→ **Your instructions**: Below are the records; count how many of their lines hold the string "export" and give the number alone.

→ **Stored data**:
■ ■ ■ ■

This is an optimization exercise on Yosys and OpenROAD, whose aim is small area, not a production implementation.
Where RTL was checked, it was by simulation tests only, not by an equivalence proof against the original.
Power is estimated from default activity; no workload was simulated.

==> inputs of run B <==
## sinc4_decim
module sinc4_decim (
    input  wire        clk,
    input  wire        rst,         
    input  wire        in_valid,
    input  wire [8:0]  in_bits,
    output wire        out_valid,
    output wire [3:0]  out_lane,
    output wire [18:0] out_data
);
clock: 20.0 ns
lec_check: 0
abc_area: 1
cap_margin: 20
core_margin: 2
core_utilization: 70
cts_buf_list: sky130_fd_sc_hd__clkbuf_8
cts_cluster_diameter: 60
cts_cluster_size: 20
gpl_timing_driven: 0
slew_margin: 20
synth_hierarchical: 1
synth_memory_max_bits: 16384
standard.sh (not shown) runs the stock make flow with config.mk's settings and CLKGATE_MAP_FILE= SYNTH_SCRIPT=/design/flow/synth_recipe.tcl, a recipe that flattens the netlist after the stock synthesis.
==> flow/flow/run.sh <==
#!/bin/bash
# Own layout flow: the standard synthesis, then the combinational logic between the
# registers re-mapped by ABC for area (the registers, their names and cell types are kept),
# then the standard layout from floorplan on, with the ports buffered by buf_1.
# Each tool writes its full output to a log file in this folder.
set -euo pipefail
W=$(pwd)
F=$W/flow
P=$FLOW_HOME/platforms/$FLOW_PLATFORM
LIB=$P/lib/sky130_fd_sc_hd__tt_025C_1v80.lib
R=$W/orfs/results/$FLOW_PLATFORM/sinc4_decim/base
YOSYS=$(command -v yosys || echo $FLOW_HOME/../tools/install/yosys/bin/yosys)

# 1. standard synthesis
bash standard.sh synth > $W/flow_1_synth.log 2>&1

# 2. re-map the logic between the registers
cp $R/1_2_yosys.v $W/synth_standard.v
python3 $F/lib2v.py $LIB > $W/cells_func.v
DU=$(sed -n '/DONT_USE_CELLS/,/^#/p' $P/config.mk | grep -o 'sky130_fd_sc_hd__[A-Za-z0-9_]*' | sed 's/^/-dont_use /' | tr '\n' ' ')
cat > $W/remap.ys <<EOS

read_verilog $W/cells_func.v
read_verilog $W/synth_standard.v
hierarchy -top $FLOW_TOP
flatten
read_liberty -lib $LIB
rename -hide w:* i:* %d o:* %d
opt_clean -purge
techmap
opt -fast
abc -liberty $LIB $DU -script $F/remap.abc
opt_clean -purge
setundef -zero
hilomap -singleton -hicell sky130_fd_sc_hd__conb_1 HI -locell sky130_fd_sc_hd__conb_1 LO
splitnets
opt_clean -purge
check -assert -mapped
tee -o $W/remap_stat.txt stat -liberty $LIB
write_verilog -noattr -nohex -nodec $W/synth_remapped.v
EOS
$YOSYS -l $W/flow_2_remap.log -q -s $W/remap.ys
cp $W/synth_remapped.v $R/1_2_yosys.v
rm -f $R/1_synth.odb $R/1_synth.sdc

# 3. standard layout from the re-mapped netlist
bash standard.sh "BUFFER_PORTS_ARGS=-buffer_cell sky130_fd_sc_hd__buf_1" "CTS_ARGS=-sink_clustering_enable -repair_clock_nets -sink_clustering_size 20 -sink_clustering_max_diameter 60 -buf_list sky130_fd_sc_hd__clkbuf_8 -dont_use_dummy_load" finish > $W/flow_3_layout.log 2>&1
test -s $W/out/final.def
==> flow/flow/remap.abc <==
strash
&get -n
&st
&dch
&nf -R 50
&put
Other scripts of this flow, unchanged in this note and not shown: flow/flow/lib2v.py
==> run G: changes against run B <==
--- a/flow/flow/run.sh
+++ b/flow/flow/run.sh
@@ -26,5 +26,4 @@
 flatten
 read_liberty -lib $LIB
-rename -hide w:* i:* %d o:* %d
 opt_clean -purge
 techmap
@@ -36,4 +35,5 @@
 splitnets
 opt_clean -purge
+insbuf -buf sky130_fd_sc_hd__buf_4 A X
 check -assert -mapped
 tee -o $W/remap_stat.txt stat -liberty $LIB
@@ -45,4 +45,4 @@
 
 # 3. standard layout from the re-mapped netlist
-bash standard.sh "BUFFER_PORTS_ARGS=-buffer_cell sky130_fd_sc_hd__buf_1" "CTS_ARGS=-sink_clustering_enable -repair_clock_nets -sink_clustering_size 20 -sink_clustering_max_diameter 60 -buf_list sky130_fd_sc_hd__clkbuf_8 -dont_use_dummy_load" finish > $W/flow_3_layout.log 2>&1
+bash standard.sh "BUFFER_PORTS_ARGS=-buffer_cell sky130_fd_sc_hd__buf_1" finish > $W/flow_3_layout.log 2>&1
 test -s $W/out/final.def
==> flow/flow/remap.abc (replaced) <==
strash
&get -n
&st
&dch
&nf -R 1000
&put
CORE_UTILIZATION = 60   (was 70)
GPL_TIMING_DRIVEN = not set   (was 0)
==> comparison table <==
|  | run B | run G |
|---|---|---|
| Reported clock group power | 539 uW | 581 uW |
| N_taps | 330 | 390 |
| Number of standard cells after synthesis | 1432 | 1457 |
| Number of combinational gates with multiple inputs | 756 | 752 |
| Die H | 163 um | 177 um |
| Startpoint of the worst-slack reg-to-reg timing path | age[1]$_SDFFE_PP1P_ | lane[0]$_SDFF_PP0_ |
| Switching share of total power | 0.255 | 0.258 |
| Layout overhead on the synthesized area | 7.02% | 7.49% |
| Number of design-rule violations left by the first detailed-router iteration | 1034 | 685 |
| GPL Wtd Cong | 1.02 | 1.03 |
| Final period utilization | 0.961 | 0.938 |
| Number of non-filler instances in the completed layout | 1840 | 1933 |
| CP Depth | 57 | 63 |
| All-layer global routing usage | 0.341 | 0.297 |
| Share of cell area taken by multi-input logic gates | 0.241 | 0.232 |
| Biggest fanout along the worst timing path | 9 | 13 |
| Switching power | 550 uW | 571 uW |
| WL per Instance | 24.6 um | 23.5 um |
| Tightest Pin Transition | 1150 ps | 1170 ps |
| Launch point of the critical path | age[1]$_SDFFE_PP1P_ | lane[0]$_SDFF_PP0_ |
| Non-clk bufs | 39 | 56 |
| Run status | finished clean | finished clean |
| Critical Path AT | 15220 ps | 14750 ps |


==> inputs of wip/fjord <==
==> flow/design.v <==
module sinc4_decim (
    input  wire        clk,
    input  wire        rst,         
    input  wire        in_valid,
    input  wire [8:0]  in_bits,
    output wire        out_valid,
    output wire [3:0]  out_lane,
    output wire [18:0] out_data
);
    reg  [69:0] ring [0:8];
    reg  [8:0]  lb;      
    reg  [3:0]  age;     
    reg  [4:0]  ql;      
    reg         dbl;     
    reg         xo;      
    reg  [3:0]  lane;    
    reg         clr;     
    wire        stb   = in_valid & ~rst;
    wire        pl    = ~age[3] | (age == 4'd8);
    wire        dact  = dbl & (age == 4'd0);
    wire        xn    = pl & lb[lane];
    wire        xold  = dact & xo;
    wire        q25   = dact & (ql == 5'd0);
    wire        shift = pl & ((ql == 5'd24) | q25);
    wire [3:0]  lnext = (lane == 4'd8) ? 4'd0 : lane + 4'd1;
    reg  [56:0] k;
    always @(*) begin
        case ({(q25 ? 5'd25 : ql), xold, xn})
            7'd0: k = {14'd0, 15'd0, 15'd0, 13'd0};
            7'd1: k = {14'd0, 15'd2300, 15'd10400, 13'd2925};
            7'd2: k = {14'd0, 15'd2024, 15'd10328, 13'd3272};
            7'd3: k = {14'd0, 15'd4324, 15'd20728, 13'd6197};
            7'd4: k = {14'd0, 15'd0, 15'd0, 13'd0};
            7'd5: k = {14'd0, 15'd2600, 15'd10425, 13'd2600};
            7'd6: k = {14'd0, 15'd2300, 15'd10400, 13'd2925};
            7'd7: k = {14'd0, 15'd4900, 15'd20825, 13'd5525};
            7'd8: k = {14'd0, 15'd0, 15'd0, 13'd0};
            7'd9: k = {14'd0, 15'd2925, 15'd10400, 13'd2300};
            7'd10: k = {14'd0, 15'd2600, 15'd10425, 13'd2600};
            7'd11: k = {14'd0, 15'd5525, 15'd20825, 13'd4900};
            7'd12: k = {14'd0, 15'd0, 15'd0, 13'd0};
            7'd13: k = {14'd1, 15'd3272, 15'd10328, 13'd2024};
            7'd14: k = {14'd0, 15'd2925, 15'd10400, 13'd2300};
            7'd15: k = {14'd1, 15'd6197, 15'd20728, 13'd4324};
            7'd16: k = {14'd0, 15'd0, 15'd0, 13'd0};
            7'd17: k = {14'd4, 15'd3638, 15'd10212, 13'd1771};
            7'd18: k = {14'd1, 15'd3272, 15'd10328, 13'd2024};
            7'd19: k = {14'd5, 15'd6910, 15'd20540, 13'd3795};
            7'd20: k = {14'd0, 15'd0, 15'd0, 13'd0};
            7'd21: k = {14'd10, 15'd4020, 15'd10055, 13'd1540};
            7'd22: k = {14'd4, 15'd3638, 15'd10212, 13'd1771};
            7'd23: k = {14'd14, 15'd7658, 15'd20267, 13'd3311};
            7'd24: k = {14'd0, 15'd0, 15'd0, 13'd0};
            7'd25: k = {14'd20, 15'd4415, 15'd9860, 13'd1330};
            7'd26: k = {14'd10, 15'd4020, 15'd10055, 13'd1540};
            7'd27: k = {14'd30, 15'd8435, 15'd19915, 13'd2870};
            7'd28: k = {14'd0, 15'd0, 15'd0, 13'd0};
            7'd29: k = {14'd35, 15'd4820, 15'd9630, 13'd1140};
            7'd30: k = {14'd20, 15'd4415, 15'd9860, 13'd1330};
            7'd31: k = {14'd55, 15'd9235, 15'd19490, 13'd2470};
            7'd32: k = {14'd0, 15'd0, 15'd0, 13'd0};
            7'd33: k = {14'd56, 15'd5232, 15'd9368, 13'd969};
            7'd34: k = {14'd35, 15'd4820, 15'd9630, 13'd1140};
            7'd35: k = {14'd91, 15'd10052, 15'd18998, 13'd2109};
            7'd36: k = {14'd0, 15'd0, 15'd0, 13'd0};
            7'd37: k = {14'd84, 15'd5648, 15'd9077, 13'd816};
            7'd38: k = {14'd56, 15'd5232, 15'd9368, 13'd969};
            7'd39: k = {14'd140, 15'd10880, 15'd18445, 13'd1785};
            7'd40: k = {14'd0, 15'd0, 15'd0, 13'd0};
            7'd41: k = {14'd120, 15'd6065, 15'd8760, 13'd680};
            7'd42: k = {14'd84, 15'd5648, 15'd9077, 13'd816};
            7'd43: k = {14'd204, 15'd11713, 15'd17837, 13'd1496};
            7'd44: k = {14'd0, 15'd0, 15'd0, 13'd0};
            7'd45: k = {14'd165, 15'd6480, 15'd8420, 13'd560};
            7'd46: k = {14'd120, 15'd6065, 15'd8760, 13'd680};
            7'd47: k = {14'd285, 15'd12545, 15'd17180, 13'd1240};
            7'd48: k = {14'd0, 15'd0, 15'd0, 13'd0};
            7'd49: k = {14'd220, 15'd6890, 15'd8060, 13'd455};
            7'd50: k = {14'd165, 15'd6480, 15'd8420, 13'd560};
            7'd51: k = {14'd385, 15'd13370, 15'd16480, 13'd1015};
            7'd52: k = {14'd0, 15'd0, 15'd0, 13'd0};
            7'd53: k = {14'd286, 15'd7292, 15'd7683, 13'd364};
            7'd54: k = {14'd220, 15'd6890, 15'd8060, 13'd455};
            7'd55: k = {14'd506, 15'd14182, 15'd15743, 13'd819};
            7'd56: k = {14'd0, 15'd0, 15'd0, 13'd0};
            7'd57: k = {14'd364, 15'd7683, 15'd7292, 13'd286};
            7'd58: k = {14'd286, 15'd7292, 15'd7683, 13'd364};
            7'd59: k = {14'd650, 15'd14975, 15'd14975, 13'd650};
            7'd60: k = {14'd0, 15'd0, 15'd0, 13'd0};
            7'd61: k = {14'd455, 15'd8060, 15'd6890, 13'd220};
            7'd62: k = {14'd364, 15'd7683, 15'd7292, 13'd286};
            7'd63: k = {14'd819, 15'd15743, 15'd14182, 13'd506};
            7'd64: k = {14'd0, 15'd0, 15'd0, 13'd0};
            7'd65: k = {14'd560, 15'd8420, 15'd6480, 13'd165};
            7'd66: k = {14'd455, 15'd8060, 15'd6890, 13'd220};
            7'd67: k = {14'd1015, 15'd16480, 15'd13370, 13'd385};
            7'd68: k = {14'd0, 15'd0, 15'd0, 13'd0};
            7'd69: k = {14'd680, 15'd8760, 15'd6065, 13'd120};
            7'd70: k = {14'd560, 15'd8420, 15'd6480, 13'd165};
            7'd71: k = {14'd1240, 15'd17180, 15'd12545, 13'd285};
            7'd72: k = {14'd0, 15'd0, 15'd0, 13'd0};
            7'd73: k = {14'd816, 15'd9077, 15'd5648, 13'd84};
            7'd74: k = {14'd680, 15'd8760, 15'd6065, 13'd120};
            7'd75: k = {14'd1496, 15'd17837, 15'd11713, 13'd204};
            7'd76: k = {14'd0, 15'd0, 15'd0, 13'd0};
            7'd77: k = {14'd969, 15'd9368, 15'd5232, 13'd56};
            7'd78: k = {14'd816, 15'd9077, 15'd5648, 13'd84};
            7'd79: k = {14'd1785, 15'd18445, 15'd10880, 13'd140};
            7'd80: k = {14'd0, 15'd0, 15'd0, 13'd0};
            7'd81: k = {14'd1140, 15'd9630, 15'd4820, 13'd35};
            7'd82: k = {14'd969, 15'd9368, 15'd5232, 13'd56};
            7'd83: k = {14'd2109, 15'd18998, 15'd10052, 13'd91};
            7'd84: k = {14'd0, 15'd0, 15'd0, 13'd0};
            7'd85: k = {14'd1330, 15'd9860, 15'd4415, 13'd20};
            7'd86: k = {14'd1140, 15'd9630, 15'd4820, 13'd35};
            7'd87: k = {14'd2470, 15'd19490, 15'd9235, 13'd55};
            7'd88: k = {14'd0, 15'd0, 15'd0, 13'd0};
            7'd89: k = {14'd1540, 15'd10055, 15'd4020, 13'd10};
            7'd90: k = {14'd1330, 15'd9860, 15'd4415, 13'd20};
            7'd91: k = {14'd2870, 15'd19915, 15'd8435, 13'd30};
            7'd92: k = {14'd0, 15'd0, 15'd0, 13'd0};
            7'd93: k = {14'd1771, 15'd10212, 15'd3638, 13'd4};
            7'd94: k = {14'd1540, 15'd10055, 15'd4020, 13'd10};
            7'd95: k = {14'd3311, 15'd20267, 15'd7658, 13'd14};
            7'd96: k = {14'd0, 15'd0, 15'd0, 13'd0};
            7'd97: k = {14'd2024, 15'd10328, 15'd3272, 13'd1};
            7'd98: k = {14'd1771, 15'd10212, 15'd3638, 13'd4};
            7'd99: k = {14'd3795, 15'd20540, 15'd6910, 13'd5};
            7'd100: k = {14'd0, 15'd0, 15'd0, 13'd0};
            7'd101: k = {14'd2300, 15'd10400, 15'd2925, 13'd0};
            7'd102: k = {14'd2024, 15'd10328, 15'd3272, 13'd1};
            7'd103: k = {14'd4324, 15'd20728, 15'd6197, 13'd1};
            default: k = 57'd0;
        endcase
    end
    wire [69:0] head = clr ? 70'd0 : ring[8];
    wire [18:0] r0 = head[18:0]  + {6'd0, k[12:0]};
    wire [18:0] r1 = head[37:19] + {4'd0, k[27:13]};
    wire [17:0] r2 = head[55:38] + {3'd0, k[42:28]};
    wire [14:0] r3 = {1'b0, head[69:56]} + {1'b0, k[56:43]};
    wire [69:0] upd = shift ? {14'd0, 3'd0, r3, 1'b0, r2, r1} : {r3[13:0], r2, r1, r0};
    integer i;
    always @(posedge clk) begin
        ring[0] <= upd;
        for (i = 1; i < 9; i = i + 1)
            ring[i] <= ring[i-1];
    end
    always @(posedge clk) begin
        if (rst) begin
            age  <= 4'd15;
            ql   <= 5'd24;
            dbl  <= 1'b0;
            lane <= 4'd0;
            clr  <= 1'b1;
        end else begin
            lane <= lnext;
            if (lane == 4'd8)
                clr <= 1'b0;
            if (stb) begin
                age <= 4'd0;
                ql  <= (ql == 5'd24) ? 5'd0 : ql + 5'd1;
                dbl <= (age == 4'd7);
            end else if (age != 4'd15) begin
                age <= age + 4'd1;
            end
        end
        if (stb) begin
            lb <= in_bits;
            xo <= lb[lnext];
        end
    end
    assign out_valid = shift;
    assign out_lane  = lane;
    assign out_data  = r0;
endmodule
==> flow/run.sh <==
#!/bin/bash
# synth_recipe.tcl (not shown) runs the flow's synth.tcl, then flattens the netlist and writes it again
# the make line also repeats each setting of config.mk as NAME=value (left out here)
make -C /OpenROAD-flow-scripts/flow DESIGN_CONFIG=/design/flow/config.mk WORK_HOME=/design/flow/orfs CLKGATE_MAP_FILE= SYNTH_SCRIPT=/design/flow/synth_recipe.tcl finish
==> flow/config.mk <==
export PLATFORM = sky130hd
export DESIGN_NAME = sinc4_decim
export DESIGN_NICKNAME = sinc4_decim
export VERILOG_FILES = /design/flow/design.v
export SDC_FILE = /design/flow/constraint.sdc
export NUM_CORES = 4
export LEC_CHECK = 0
export ABC_AREA = 1
export CAP_MARGIN = 20
export CORE_MARGIN = 2
export CORE_UTILIZATION = 40
export SLEW_MARGIN = 20
==> flow/constraint.sdc <==
create_clock -name core_clock -period 20.0 [get_ports {clk}]
set_input_delay 4.0000 -clock core_clock [delete_from_list [all_inputs] [get_ports {clk}]]
set_output_delay 4.0000 -clock core_clock [all_outputs]
set_load 0.01 [all_outputs]
==> inputs of wip/sierra, as changes to wip/fjord <==
--- a/flow/design.v
+++ b/flow/design.v
@@ -136,6 +136,9 @@
     wire [69:0] head = clr ? 70'd0 : ring[8];
-    wire [18:0] r0 = head[18:0]  + {6'd0, k[12:0]};
-    wire [18:0] r1 = head[37:19] + {4'd0, k[27:13]};
-    wire [17:0] r2 = head[55:38] + {3'd0, k[42:28]};
-    wire [14:0] r3 = {1'b0, head[69:56]} + {1'b0, k[56:43]};
+    wire [18:0] r0, r1;
+    wire [17:0] r2;
+    wire [14:0] r3;
+    rca #(19, 13) a0 (.a(head[18:0]),  .b(k[12:0]),  .s(r0));
+    rca #(19, 15) a1 (.a(head[37:19]), .b(k[27:13]), .s(r1));
+    rca #(18, 15) a2 (.a(head[55:38]), .b(k[42:28]), .s(r2));
+    rca #(15, 14) a3 (.a({1'b0, head[69:56]}), .b(k[56:43]), .s(r3));
     wire [69:0] upd = shift ? {14'd0, 3'd0, r3, 1'b0, r2, r1} : {r3[13:0], r2, r1, r0};
@@ -175 +178,21 @@
 endmodule
+module rca #(parameter W = 8, parameter WB = 8) (
+    input  wire [W-1:0]  a,
+    input  wire [WB-1:0] b,
+    output wire [W-1:0]  s
+);
+    wire [W:0] c;
+    assign c[0] = 1'b0;
+    genvar i;
+    generate
+        for (i = 0; i < W; i = i + 1) begin : g
+            if (i < WB) begin : f
+                assign s[i]   = a[i] ^ b[i] ^ c[i];
+                assign c[i+1] = (a[i] & b[i]) | (c[i] & (a[i] ^ b[i]));
+            end else begin : h
+                assign s[i]   = a[i] ^ c[i];
+                assign c[i+1] = a[i] & c[i];
+            end
+        end
+    endgenerate
+endmodule
- CTS_BUF_LIST: not set -> sky130_fd_sc_hd__clkbuf_16
- CTS_CLUSTER_DIAMETER: not set -> 60
- CTS_CLUSTER_SIZE: not set -> 35
- SYNTH_MEMORY_MAX_BITS: not set -> 16384
==> notes.md <==
- wip/sierra produced a clean layout. wip/fjord aborted during synthesis.
==> figures <==
                          wip/fjord               wip/sierra
Result of the run    did not finish  complete, no violations
Last stage reached        synthesis                        -
Warnings from Yosys               2                        2
For wip/sierra, only the layout was checked, not whether the RTL still works.

afterwards: timing with drivers on the ports:
Ports are ideal in the flow. The routed layouts listed here were re-timed in OpenROAD. Step 1 sets driving cells, clkbuf_16 on the clock port and buf_2 on the other inputs (assumed; they add their load-dependent delay and slew). Step 2 adds t to the input delays and takes it off the output delays; t is the mean of the earliest and latest rising clock arrival at the registers after step 1. Input paths then give back, and output paths get back, about the clock's delay inside the block. a / b / c = ideal / step 1 / step 2; a / b = the first two.
run | shift t [ns] | setup WS [ns] | worst register clock-pin slew, ns
run B | 0.614 | 0.783 / 0.738 / 1.352 | 0.13 / 0.13
run G | 0.638 | 1.249 / 1.197 / 1.835 | 0.11 / 0.11
wip/sierra | 0.621 | 6.701 / 6.645 / 7.266 | 0.11 / 0.11
After both steps setup and hold are still met in every run listed.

■ ■ ■ ■

→ **Exercise solution**: 12